KWBY-FM
- Ranger, Texas; United States;
- Broadcast area: Brownwood, Texas
- Frequency: 98.5 MHz
- Branding: 98.5 KWBY Country

Programming
- Format: Country
- Affiliations: Westwood One

Ownership
- Owner: Terry Slavens; (For the Love of the Game Broadcasting, LLC);
- Sister stations: KATX

History
- First air date: 1990 (as KCUB-FM)
- Former call signs: KVQC (1989–1990) KCUB (2/1990-6/1990) KCUB-FM (1990–2011) KWBY-FM (2011–2012) KLQM (2012–2013)

Technical information
- Licensing authority: FCC
- Facility ID: 53961
- Class: A
- ERP: 5,800 watts
- HAAT: 102 meters (335 ft)
- Transmitter coordinates: 32°20′48″N 98°42′50″W﻿ / ﻿32.34667°N 98.71389°W

Links
- Public license information: Public file; LMS;
- Webcast: Listen live
- Website: kwbyradio.com

= KWBY-FM =

KWBY-FM (98.5 MHz) is a radio station licensed to Ranger, Texas, United States. The station serves the Eastland, Erath and Comanche County areas.

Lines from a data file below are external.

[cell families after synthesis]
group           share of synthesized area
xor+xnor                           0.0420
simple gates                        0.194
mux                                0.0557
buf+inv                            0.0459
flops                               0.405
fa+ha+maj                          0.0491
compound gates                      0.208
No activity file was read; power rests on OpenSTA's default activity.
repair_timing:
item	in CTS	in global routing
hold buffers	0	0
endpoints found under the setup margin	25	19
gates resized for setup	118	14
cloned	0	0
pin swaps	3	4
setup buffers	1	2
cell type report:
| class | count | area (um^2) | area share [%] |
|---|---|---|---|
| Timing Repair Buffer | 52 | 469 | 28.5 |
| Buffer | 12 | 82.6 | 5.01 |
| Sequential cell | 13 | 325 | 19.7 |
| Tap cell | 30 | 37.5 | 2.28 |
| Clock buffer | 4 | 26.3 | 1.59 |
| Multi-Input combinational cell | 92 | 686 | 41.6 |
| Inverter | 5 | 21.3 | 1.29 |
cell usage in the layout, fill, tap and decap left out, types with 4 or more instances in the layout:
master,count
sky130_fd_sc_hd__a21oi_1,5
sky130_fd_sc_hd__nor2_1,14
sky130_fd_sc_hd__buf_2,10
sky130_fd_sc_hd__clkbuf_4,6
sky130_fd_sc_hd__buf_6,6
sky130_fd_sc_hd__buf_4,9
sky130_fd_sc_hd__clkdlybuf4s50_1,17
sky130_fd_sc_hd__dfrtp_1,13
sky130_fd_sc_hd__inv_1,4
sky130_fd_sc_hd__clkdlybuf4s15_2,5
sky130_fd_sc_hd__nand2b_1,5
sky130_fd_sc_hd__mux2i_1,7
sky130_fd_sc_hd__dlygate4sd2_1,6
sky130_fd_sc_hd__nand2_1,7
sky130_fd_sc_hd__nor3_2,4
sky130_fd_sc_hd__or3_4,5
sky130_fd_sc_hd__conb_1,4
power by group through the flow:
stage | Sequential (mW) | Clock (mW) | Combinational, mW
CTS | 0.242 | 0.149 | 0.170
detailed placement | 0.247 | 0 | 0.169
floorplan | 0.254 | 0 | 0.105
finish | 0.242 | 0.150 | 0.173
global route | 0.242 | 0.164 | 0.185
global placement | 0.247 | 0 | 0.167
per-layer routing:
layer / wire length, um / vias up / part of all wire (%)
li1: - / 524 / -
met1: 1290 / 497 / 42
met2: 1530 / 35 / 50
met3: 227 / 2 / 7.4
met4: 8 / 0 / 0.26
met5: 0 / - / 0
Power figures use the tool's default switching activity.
<file path="config.mk">
export PLATFORM = sky130hd
export DESIGN_NAME = load_store_unit
export DESIGN_NICKNAME = d
export VERILOG_FILES = /design/src/rtl/load_store_unit.sv
export SDC_FILE = /design/constraint.sdc
export NUM_CORES = 1
export LEC_CHECK = 0
export CAP_MARGIN = 20
export CORE_ASPECT_RATIO = 1.25
export CORE_UTILIZATION = 47
export CTS_CLUSTER_DIAMETER = 40
export DETAILED_ROUTE_END_ITERATION = 7
export GPL_TIMING_DRIVEN = 0
export PLACE_DENSITY = 0.89
export SETUP_SLACK_MARGIN = 0.05
export SLEW_MARGIN = 20
export SYNTH_ARGS = -nofsm -noshare
export SYNTH_HDL_FRONTEND = slang
export SYNTH_SLANG_ARGS = --single-unit
</file>
<file path="constraint.sdc">
create_clock -name clk -period 7.5 [get_ports clk]
set_clock_uncertainty 0.15 [all_clocks]
set_input_delay 2.25 -clock clk [delete_from_list [all_inputs] [get_ports clk]]
set_output_delay 2.25 -clock clk [all_outputs]
set_load 0.01 [all_outputs]
</file>
<file path="src/rtl/load_store_unit.sv">
// Load/store unit: one outstanding data-memory op, registered request, extended load result.
// Define LSU_MISALIGN_TRAP_EN to trap misaligned accesses instead of rounding the offset down.
module load_store_unit #(
    parameter int DataWidth     = 32,
    parameter int AddrWidth     = 32,
    parameter int TimeoutCycles = 255
) (
    input  logic                   clk,
    input  logic                   rst,
    input  logic                   req_valid,
    output logic                   req_ready,
    input  logic                   req_load,
    input  logic [2:0]             fun3,
    input  logic [AddrWidth-1:0]   addr,
    input  logic [DataWidth-1:0]   wdata,
    output logic                   rsp_valid,
    output logic [DataWidth-1:0]   rsp_rdata,
    output logic                   rsp_misalign,
    output logic                   rsp_err,
    output logic                   mem_req,
    output logic                   mem_we,
    output logic [AddrWidth-1:0]   mem_addr,
    output logic [DataWidth/8-1:0] mem_mask,
    output logic [DataWidth-1:0]   mem_wdata,
    input  logic                   mem_gnt,
    input  logic                   mem_rvalid,
    input  logic [DataWidth-1:0]   mem_rdata
);
    localparam int NumBytes = DataWidth / 8;
    localparam int OffW     = $clog2(NumBytes);
    localparam int CntW     = $clog2(TimeoutCycles + 1);
    localparam logic [CntW-1:0] CntLimit = CntW'(TimeoutCycles);

    typedef enum logic [1:0] {IDLE, REQ, WAIT, RESP} state_e;

    state_e                state_q, state_d;
    logic [CntW-1:0]       cnt_q, cnt_d;
    logic                  is_load_q, is_load_d;
    logic [2:0]            fun3_q, fun3_d;
    logic [OffW-1:0]       off_q, off_d;
    logic                  mem_req_q, mem_req_d;
    logic                  mem_we_q, mem_we_d;
    logic [AddrWidth-1:0]  mem_addr_q, mem_addr_d;
    logic [NumBytes-1:0]   mem_mask_q, mem_mask_d;
    logic [DataWidth-1:0]  mem_wdata_q, mem_wdata_d;
    logic                  rsp_valid_q, rsp_valid_d;
    logic [DataWidth-1:0]  rsp_rdata_q, rsp_rdata_d;
    logic                  rsp_misalign_q, rsp_misalign_d;
    logic                  rsp_err_q, rsp_err_d;

    // Decode of the incoming op
    logic [3:0]           nbytes;
    logic [OffW-1:0]      lsb_mask, in_off, aligned_off;
    logic                 op_legal;
    logic [NumBytes-1:0]  lane_mask;
    logic [DataWidth-1:0] lane_bits, wdata_lane;

    always_comb begin
        nbytes      = 4'd1 << fun3[1:0];
        lsb_mask    = OffW'(nbytes - 4'd1);
        in_off      = addr[OffW-1:0];
        aligned_off = in_off & ~lsb_mask;
        lane_mask   = NumBytes'((9'd1 << nbytes) - 9'd1) << aligned_off;
        for (int i = 0; i < NumBytes; i++) begin
            lane_bits[8*i +: 8] = {8{lane_mask[i]}};
        end
        wdata_lane = (wdata << {aligned_off, 3'b000}) & lane_bits;
        case (fun3)
            3'b000, 3'b001, 3'b010: op_legal = 1'b1;
            3'b100, 3'b101:         op_legal = req_load;
            3'b011:                 op_legal = (DataWidth == 64);
            3'b110:                 op_legal = req_load && (DataWidth == 64);
            default:                op_legal = 1'b0;
        endcase
    end

`ifdef LSU_MISALIGN_TRAP_EN
    logic op_misaligned;
    assign op_misaligned = (in_off & lsb_mask) != '0;
`endif

    // Load extraction: the top kept bit is the sign when funct3[2] is clear.
    logic [3:0]           ld_nbytes;
    logic [DataWidth-1:0] rdata_shifted, keep_bits, load_ext;
    logic                 ld_sign;

    always_comb begin
        ld_nbytes     = 4'd1 << fun3_q[1:0];
        rdata_shifted = mem_rdata >> {off_q, 3'b000};
        for (int i = 0; i < NumBytes; i++) begin
            keep_bits[8*i +: 8] = {8{i < int'(ld_nbytes)}};
        end
        ld_sign  = !fun3_q[2] && |(rdata_shifted & keep_bits & ~(keep_bits >> 1));
        load_ext = (rdata_shifted & keep_bits) | (ld_sign ? ~keep_bits : '0);
    end

    always_comb begin
        // NOTE: every signal gets a default first so no path leaves one unassigned (no latches).
        state_d        = state_q;
        cnt_d          = cnt_q;
        is_load_d      = is_load_q;
        fun3_d         = fun3_q;
        off_d          = off_q;
        mem_req_d      = 1'b0;
        mem_we_d       = 1'b0;
        mem_addr_d     = '0;
        mem_mask_d     = '0;
        mem_wdata_d    = '0;
        rsp_valid_d    = 1'b0;
        rsp_rdata_d    = '0;
        rsp_misalign_d = 1'b0;
        rsp_err_d      = 1'b0;
        case (state_q)
            IDLE: if (req_valid) begin
                is_load_d = req_load;
                fun3_d    = fun3;
                off_d     = aligned_off;
                if (!op_legal) begin
                    state_d     = RESP;
                    rsp_valid_d = 1'b1;
                    rsp_err_d   = 1'b1;
                end
`ifdef LSU_MISALIGN_TRAP_EN
                else if (op_misaligned) begin
                    state_d        = RESP;
                    rsp_valid_d    = 1'b1;
                    rsp_misalign_d = 1'b1;
                end
`endif
                else begin
                    state_d     = REQ;
                    cnt_d       = '0;
                    mem_req_d   = 1'b1;
                    mem_we_d    = !req_load;
                    mem_addr_d  = {addr[AddrWidth-1:OffW], {OffW{1'b0}}};
                    mem_mask_d  = lane_mask;
                    mem_wdata_d = req_load ? '0 : wdata_lane;
                end
            end
            REQ: begin
                cnt_d = cnt_q + 1'b1;
                if (mem_gnt) begin
                    cnt_d = '0;
                    if (is_load_q) begin
                        state_d = WAIT;
                    end else begin
                        state_d     = RESP;
                        rsp_valid_d = 1'b1;
                    end
                end else if (cnt_q == CntLimit) begin
                    state_d     = RESP;
                    rsp_valid_d = 1'b1;
                    rsp_err_d   = 1'b1;
                end else begin
                    mem_req_d   = 1'b1;
                    mem_we_d    = mem_we_q;
                    mem_addr_d  = mem_addr_q;
                    mem_mask_d  = mem_mask_q;
                    mem_wdata_d = mem_wdata_q;
                end
            end
            WAIT: begin
                cnt_d = cnt_q + 1'b1;
                if (mem_rvalid) begin
                    state_d     = RESP;
                    rsp_valid_d = 1'b1;
                    rsp_rdata_d = load_ext;
                end else if (cnt_q == CntLimit) begin
                    state_d     = RESP;
                    rsp_valid_d = 1'b1;
                    rsp_err_d   = 1'b1;
                end
            end
            RESP:    state_d = IDLE;
            default: state_d = IDLE;
        endcase
    end

    always_ff @(posedge clk) begin
        // NOTE: non-blocking assignments so every flop samples the pre-edge values.
        if (rst) begin
            state_q        <= IDLE;
            cnt_q          <= '0;
            is_load_q      <= 1'b0;
            fun3_q         <= '0;
            off_q          <= '0;
            mem_req_q      <= 1'b0;
            mem_we_q       <= 1'b0;
            mem_addr_q     <= '0;
            mem_mask_q     <= '0;
            mem_wdata_q    <= '0;
            rsp_valid_q    <= 1'b0;
            rsp_rdata_q    <= '0;
            rsp_misalign_q <= 1'b0;
            rsp_err_q      <= 1'b0;
        end else begin
            state_q        <= state_d;
            cnt_q          <= cnt_d;
            is_load_q      <= is_load_d;
            fun3_q         <= fun3_d;
            off_q          <= off_d;
            mem_req_q      <= mem_req_d;
            mem_we_q       <= mem_we_d;
            mem_addr_q     <= mem_addr_d;
            mem_mask_q     <= mem_mask_d;
            mem_wdata_q    <= mem_wdata_d;
            rsp_valid_q    <= rsp_valid_d;
            rsp_rdata_q    <= rsp_rdata_d;
            rsp_misalign_q <= rsp_misalign_d;
            rsp_err_q      <= rsp_err_d;
        end
    end

    assign req_ready    = (state_q == IDLE) && !rst;
    assign mem_req      = mem_req_q;
    assign mem_we       = mem_we_q;
    assign mem_addr     = mem_addr_q;
    assign mem_mask     = mem_mask_q;
    assign mem_wdata    = mem_wdata_q;
    assign rsp_valid    = rsp_valid_q;
    assign rsp_rdata    = rsp_rdata_q;
    assign rsp_misalign = rsp_misalign_q;
    assign rsp_err      = rsp_err_q;

endmodule

</file>
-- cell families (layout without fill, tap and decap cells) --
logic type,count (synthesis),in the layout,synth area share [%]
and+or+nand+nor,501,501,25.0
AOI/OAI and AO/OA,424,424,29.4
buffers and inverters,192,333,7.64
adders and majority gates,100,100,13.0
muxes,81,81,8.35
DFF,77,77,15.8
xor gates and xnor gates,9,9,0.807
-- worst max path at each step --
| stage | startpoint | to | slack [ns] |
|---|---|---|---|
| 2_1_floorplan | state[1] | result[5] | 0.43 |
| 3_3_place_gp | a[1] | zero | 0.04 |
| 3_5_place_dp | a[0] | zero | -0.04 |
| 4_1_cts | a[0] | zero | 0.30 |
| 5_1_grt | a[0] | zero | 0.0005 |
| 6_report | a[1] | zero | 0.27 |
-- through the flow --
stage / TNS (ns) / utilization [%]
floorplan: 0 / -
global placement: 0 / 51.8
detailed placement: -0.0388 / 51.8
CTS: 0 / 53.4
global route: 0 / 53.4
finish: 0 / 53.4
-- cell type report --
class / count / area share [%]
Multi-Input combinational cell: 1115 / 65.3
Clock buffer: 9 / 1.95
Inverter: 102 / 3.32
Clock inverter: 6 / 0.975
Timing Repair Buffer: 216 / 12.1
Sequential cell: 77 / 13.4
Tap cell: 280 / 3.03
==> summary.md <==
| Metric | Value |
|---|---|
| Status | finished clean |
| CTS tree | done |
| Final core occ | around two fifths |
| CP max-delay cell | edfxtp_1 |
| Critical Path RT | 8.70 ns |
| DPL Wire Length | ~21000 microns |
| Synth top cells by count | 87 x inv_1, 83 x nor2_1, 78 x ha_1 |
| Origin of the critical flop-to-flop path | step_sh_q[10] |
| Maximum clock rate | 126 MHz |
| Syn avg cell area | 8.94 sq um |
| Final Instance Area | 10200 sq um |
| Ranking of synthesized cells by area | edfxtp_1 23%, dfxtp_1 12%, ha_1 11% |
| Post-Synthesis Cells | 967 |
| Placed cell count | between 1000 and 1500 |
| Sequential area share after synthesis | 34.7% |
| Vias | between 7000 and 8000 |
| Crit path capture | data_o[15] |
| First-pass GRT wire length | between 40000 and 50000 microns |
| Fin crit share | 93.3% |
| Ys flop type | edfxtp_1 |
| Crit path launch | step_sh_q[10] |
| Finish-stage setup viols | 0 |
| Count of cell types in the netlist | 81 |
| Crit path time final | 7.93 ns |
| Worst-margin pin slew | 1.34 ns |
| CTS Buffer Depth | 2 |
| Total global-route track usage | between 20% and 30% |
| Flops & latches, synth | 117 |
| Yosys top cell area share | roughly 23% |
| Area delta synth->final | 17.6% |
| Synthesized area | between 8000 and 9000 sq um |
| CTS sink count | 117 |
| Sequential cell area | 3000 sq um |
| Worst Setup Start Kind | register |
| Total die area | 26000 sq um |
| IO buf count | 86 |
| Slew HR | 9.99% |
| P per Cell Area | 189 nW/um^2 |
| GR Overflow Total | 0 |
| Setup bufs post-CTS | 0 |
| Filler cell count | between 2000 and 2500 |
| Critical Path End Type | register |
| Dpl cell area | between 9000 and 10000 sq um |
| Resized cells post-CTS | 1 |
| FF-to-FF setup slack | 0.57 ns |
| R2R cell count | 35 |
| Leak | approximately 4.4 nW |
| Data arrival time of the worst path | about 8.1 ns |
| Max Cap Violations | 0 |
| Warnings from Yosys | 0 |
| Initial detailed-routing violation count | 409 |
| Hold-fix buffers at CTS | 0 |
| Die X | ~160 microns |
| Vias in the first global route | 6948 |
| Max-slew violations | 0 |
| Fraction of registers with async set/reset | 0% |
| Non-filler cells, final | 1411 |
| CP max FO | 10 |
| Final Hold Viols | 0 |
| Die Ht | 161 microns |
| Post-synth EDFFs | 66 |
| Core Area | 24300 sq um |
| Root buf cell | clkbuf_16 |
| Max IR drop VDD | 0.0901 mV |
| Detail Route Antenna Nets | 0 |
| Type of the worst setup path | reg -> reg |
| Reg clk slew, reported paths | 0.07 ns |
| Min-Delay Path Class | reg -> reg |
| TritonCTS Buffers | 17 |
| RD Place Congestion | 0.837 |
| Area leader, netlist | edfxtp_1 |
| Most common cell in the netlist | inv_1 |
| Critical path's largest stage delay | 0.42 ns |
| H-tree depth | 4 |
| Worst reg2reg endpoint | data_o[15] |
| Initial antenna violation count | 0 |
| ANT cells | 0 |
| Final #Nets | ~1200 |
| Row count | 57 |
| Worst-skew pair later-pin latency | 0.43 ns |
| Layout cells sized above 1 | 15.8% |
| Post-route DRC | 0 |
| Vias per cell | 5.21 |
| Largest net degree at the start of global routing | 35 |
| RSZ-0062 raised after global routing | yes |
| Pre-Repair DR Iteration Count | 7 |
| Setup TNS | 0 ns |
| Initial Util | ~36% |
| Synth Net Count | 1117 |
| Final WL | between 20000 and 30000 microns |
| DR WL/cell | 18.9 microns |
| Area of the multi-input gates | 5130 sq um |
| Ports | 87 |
===== src/rtl/spi_state_machine_pkg.sv =====
// Shared types and MCP3202 command constants for the SPI ADC reader.
package spi_state_machine_pkg;

  typedef enum logic [2:0] {
    StInit,
    StSetup,
    StTx,
    StRx,
    StDone,
    StIdle
  } state_e;

  localparam logic CmdStart = 1'b1;
  localparam logic CmdSgl   = 1'b1;
  localparam logic CmdMsbf  = 1'b1;

  localparam int unsigned DataWidth = 12;
  localparam int unsigned TxBits    = 4;
  localparam int unsigned RxBits    = 13;

  // Command nibble as shifted out, MSB first: START, SGL/DIFF, ODD/SIGN, MSBF.
  function automatic logic [TxBits-1:0] mcp_cmd(input logic odd);
    return {CmdStart, CmdSgl, odd, CmdMsbf};
  endfunction

endpackage


===== src/rtl/spi_state_machine_sck_gen.sv =====
// SCK divider: SCK_HALF clocks high then SCK_HALF low while enabled, idle low otherwise.
// rise/fall/last flag the clock edge at which SCK rises, falls, or its period completes.
module spi_sck_gen #(
  parameter int unsigned SCK_HALF = 70
) (
  input  logic clk,
  input  logic rst,
  input  logic en,
  output logic sck,
  output logic rise,
  output logic fall,
  output logic last
);

  localparam int unsigned CntW = $clog2(2 * SCK_HALF);

  logic [CntW-1:0] cnt;

  always_comb begin
    rise = en && (cnt == '0);
    fall = en && (cnt == CntW'(SCK_HALF));
    last = en && (cnt == CntW'(2 * SCK_HALF - 1));
  end

  always_ff @(posedge clk or posedge rst) begin
    if (rst) begin
      cnt <= '0;
      sck <= 1'b0;
    end else if (!en) begin
      cnt <= '0;
      sck <= 1'b0;
    end else begin
      cnt <= last ? '0 : cnt + 1'b1;
      if (rise) begin
        sck <= 1'b1;
      end else if (fall) begin
        sck <= 1'b0;
      end
    end
  end

endmodule
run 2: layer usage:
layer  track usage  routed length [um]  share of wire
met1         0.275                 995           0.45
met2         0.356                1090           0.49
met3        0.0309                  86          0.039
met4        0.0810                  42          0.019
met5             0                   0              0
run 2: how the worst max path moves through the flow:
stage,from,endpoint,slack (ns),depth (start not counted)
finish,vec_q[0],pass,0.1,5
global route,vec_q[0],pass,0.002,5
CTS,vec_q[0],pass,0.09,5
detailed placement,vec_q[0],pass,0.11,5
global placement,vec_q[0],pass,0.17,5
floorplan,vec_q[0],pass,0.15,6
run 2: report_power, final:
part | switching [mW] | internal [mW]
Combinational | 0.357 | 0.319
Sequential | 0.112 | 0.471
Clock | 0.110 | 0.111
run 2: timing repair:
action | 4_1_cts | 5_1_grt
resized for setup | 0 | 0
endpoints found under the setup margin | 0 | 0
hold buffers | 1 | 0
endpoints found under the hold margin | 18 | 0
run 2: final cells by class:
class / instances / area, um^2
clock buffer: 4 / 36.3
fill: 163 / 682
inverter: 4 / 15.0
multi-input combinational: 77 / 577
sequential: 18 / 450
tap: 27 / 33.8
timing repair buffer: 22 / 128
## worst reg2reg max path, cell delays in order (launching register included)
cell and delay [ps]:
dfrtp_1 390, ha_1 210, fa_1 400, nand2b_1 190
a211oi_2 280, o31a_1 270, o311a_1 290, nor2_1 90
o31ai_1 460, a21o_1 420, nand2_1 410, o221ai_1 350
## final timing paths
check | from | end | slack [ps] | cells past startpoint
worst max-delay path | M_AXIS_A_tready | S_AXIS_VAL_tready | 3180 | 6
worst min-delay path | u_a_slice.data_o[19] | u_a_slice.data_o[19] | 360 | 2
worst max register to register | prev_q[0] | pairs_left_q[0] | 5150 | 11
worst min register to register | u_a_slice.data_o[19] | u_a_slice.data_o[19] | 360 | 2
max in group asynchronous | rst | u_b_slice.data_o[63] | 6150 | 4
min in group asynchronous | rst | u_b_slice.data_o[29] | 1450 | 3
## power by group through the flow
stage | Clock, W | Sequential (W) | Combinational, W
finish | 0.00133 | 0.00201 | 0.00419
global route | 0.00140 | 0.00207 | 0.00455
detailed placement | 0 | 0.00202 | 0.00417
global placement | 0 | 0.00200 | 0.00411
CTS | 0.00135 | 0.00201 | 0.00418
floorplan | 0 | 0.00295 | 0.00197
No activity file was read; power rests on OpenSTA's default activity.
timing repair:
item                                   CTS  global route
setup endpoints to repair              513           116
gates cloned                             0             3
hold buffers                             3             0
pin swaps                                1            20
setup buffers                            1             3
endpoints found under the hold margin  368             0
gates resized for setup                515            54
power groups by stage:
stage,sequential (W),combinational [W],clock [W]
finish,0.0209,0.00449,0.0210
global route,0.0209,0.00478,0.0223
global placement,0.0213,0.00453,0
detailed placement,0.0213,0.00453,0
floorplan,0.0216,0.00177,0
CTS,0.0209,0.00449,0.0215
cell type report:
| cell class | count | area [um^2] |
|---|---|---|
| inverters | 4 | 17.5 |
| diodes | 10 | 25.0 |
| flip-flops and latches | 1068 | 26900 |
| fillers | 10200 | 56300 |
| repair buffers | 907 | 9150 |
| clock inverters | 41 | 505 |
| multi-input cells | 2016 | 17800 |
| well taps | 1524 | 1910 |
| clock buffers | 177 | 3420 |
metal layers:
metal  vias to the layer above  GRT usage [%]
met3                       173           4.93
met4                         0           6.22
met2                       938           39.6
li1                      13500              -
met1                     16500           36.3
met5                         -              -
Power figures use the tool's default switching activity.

The station is currently owned by Terry Slavens, through licensee For the Love of the Game Broadcasting, LLC. Studios are located in Dublin, TX, and the transmitter site is southeast of Eastland, near Lake Leon in Eastland County.

The station plays a country music format provided by Westwood One and plays Texas State Network content.

==History==
The station was assigned the call letters KVQC on October 31, 1989. On February 6, 1990, the station changed its call sign to KCUB, on June 21, 1990 to KCUB-FM, on May 9, 2011 to KWBY-FM, on October 11, 2012 to KLQM, and on February 19, 2013 to the current KWBY-FM.

On January 1, 2018 KWBY-FM changed their format from classic rock to country.